◆ Your goal: Among the lines below, tally those holding the string "assign" and give the total only.

-------- Supplied information --------

$ cat src/sfc_pkg.sv
package sfc_pkg;

    // Most planes the block can hold.
    localparam int PLANE_MAX = 6;

    // Field widths of one sphere.
    localparam int COORD_W  = 28;
    localparam int RADIUS_W = 27;

    // Plane packing widths.
    localparam int NORM_W   = 12;
    localparam int OFFSET_W = 28;
    localparam int MARGIN_W = 12;

    // Register port widths.
    localparam int CFG_IDX_W  = 3;
    localparam int CFG_DATA_W = 64;

    // Datapath widths.
    // A normal component times a coordinate.
    localparam int PROD_W  = NORM_W + COORD_W;
    // Radius plus margin before scaling to Q.22.
    localparam int LIM_W   = RADIUS_W + 1;
    // Scale from Q.12 to Q.22.
    localparam int SCALE_W = 10;
    // Three products plus scaled offset plus scaled limit, with sign.
    localparam int SUM_W   = PROD_W + 2;

    // Register index of the margin register.
    localparam logic [CFG_IDX_W-1:0] REG_MARGIN = CFG_IDX_W'(6);

    // One plane as it is packed in its register.
    typedef struct packed {
        logic signed [NORM_W-1:0]   nx;
        logic signed [NORM_W-1:0]   ny;
        logic signed [NORM_W-1:0]   nz;
        logic signed [OFFSET_W-1:0] d;
    } plane_t;

endpackage

$ cat src/sfc_cfg_regs.sv
module sfc_cfg_regs #(
    parameter int PLANE_COUNT = sfc_pkg::PLANE_MAX
) (
    input  logic                                  clk,
    input  logic                                  rst_n,
    input  logic                                  cfg_valid,
    output logic                                  cfg_ready,
    input  logic [sfc_pkg::CFG_IDX_W-1:0]         cfg_index,
    input  logic [sfc_pkg::CFG_DATA_W-1:0]        cfg_data,
    output sfc_pkg::plane_t [PLANE_COUNT-1:0]     planes,
    output logic [sfc_pkg::MARGIN_W-1:0]          margin
);

    import sfc_pkg::*;

    plane_t [PLANE_COUNT-1:0] plane_reg;
    logic [MARGIN_W-1:0]      margin_reg;

    // Writes are always taken.
    assign cfg_ready = 1'b1;

    // Plane registers; planes past the configured count are not stored.
    for (genvar p = 0; p < PLANE_COUNT; p++) begin : g_plane
        always_ff @(posedge clk or negedge rst_n)
        begin
            if (!rst_n)
            begin
                plane_reg[p] <= '0;
            end
            else if (cfg_valid && cfg_index == CFG_IDX_W'(p))
            begin
                plane_reg[p] <= plane_t'(cfg_data);
            end
        end
    end

    // Margin register keeps the low bits of the beat.
    always_ff @(posedge clk or negedge rst_n)
    begin
        if (!rst_n)
        begin
            margin_reg <= '0;
        end
        else if (cfg_valid && cfg_index == REG_MARGIN)
        begin
            margin_reg <= cfg_data[MARGIN_W-1:0];
        end
    end

    assign planes = plane_reg;
    assign margin = margin_reg;

endmodule

$ cat config.mk
export PLATFORM = sky130hd
export DESIGN_NAME = sfc_cfg_regs
export DESIGN_NICKNAME = d
export VERILOG_FILES = /design/src/sfc_pkg.sv /design/src/sfc_cfg_regs.sv
export SDC_FILE = /design/constraint.sdc
export NUM_CORES = 1
export LEC_CHECK = 0
export ABC_AREA = 1
export BUFFER_PORTS_ARGS = -buffer_cell sky130_fd_sc_hd__buf_2
export CAP_MARGIN = 20
export CORE_MARGIN = 4
export CORE_UTILIZATION = 36
export CTS_CLUSTER_SIZE = 12
export DETAILED_ROUTE_END_ITERATION = 8
export SETUP_SLACK_MARGIN = 0.15
export SYNTH_ARGS = -nofsm -noshare
export SYNTH_HDL_FRONTEND = slang
export SYNTH_SLANG_ARGS = --single-unit
$ cat constraint.sdc
create_clock -name clk -period 0.8 [get_ports clk]
set_input_delay 0.04 -clock clk [delete_from_list [all_inputs] [get_ports clk]]
set_output_delay 0.04 -clock clk [all_outputs]
set_load 0.05 [all_outputs]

--------

◆ Exercise result: 3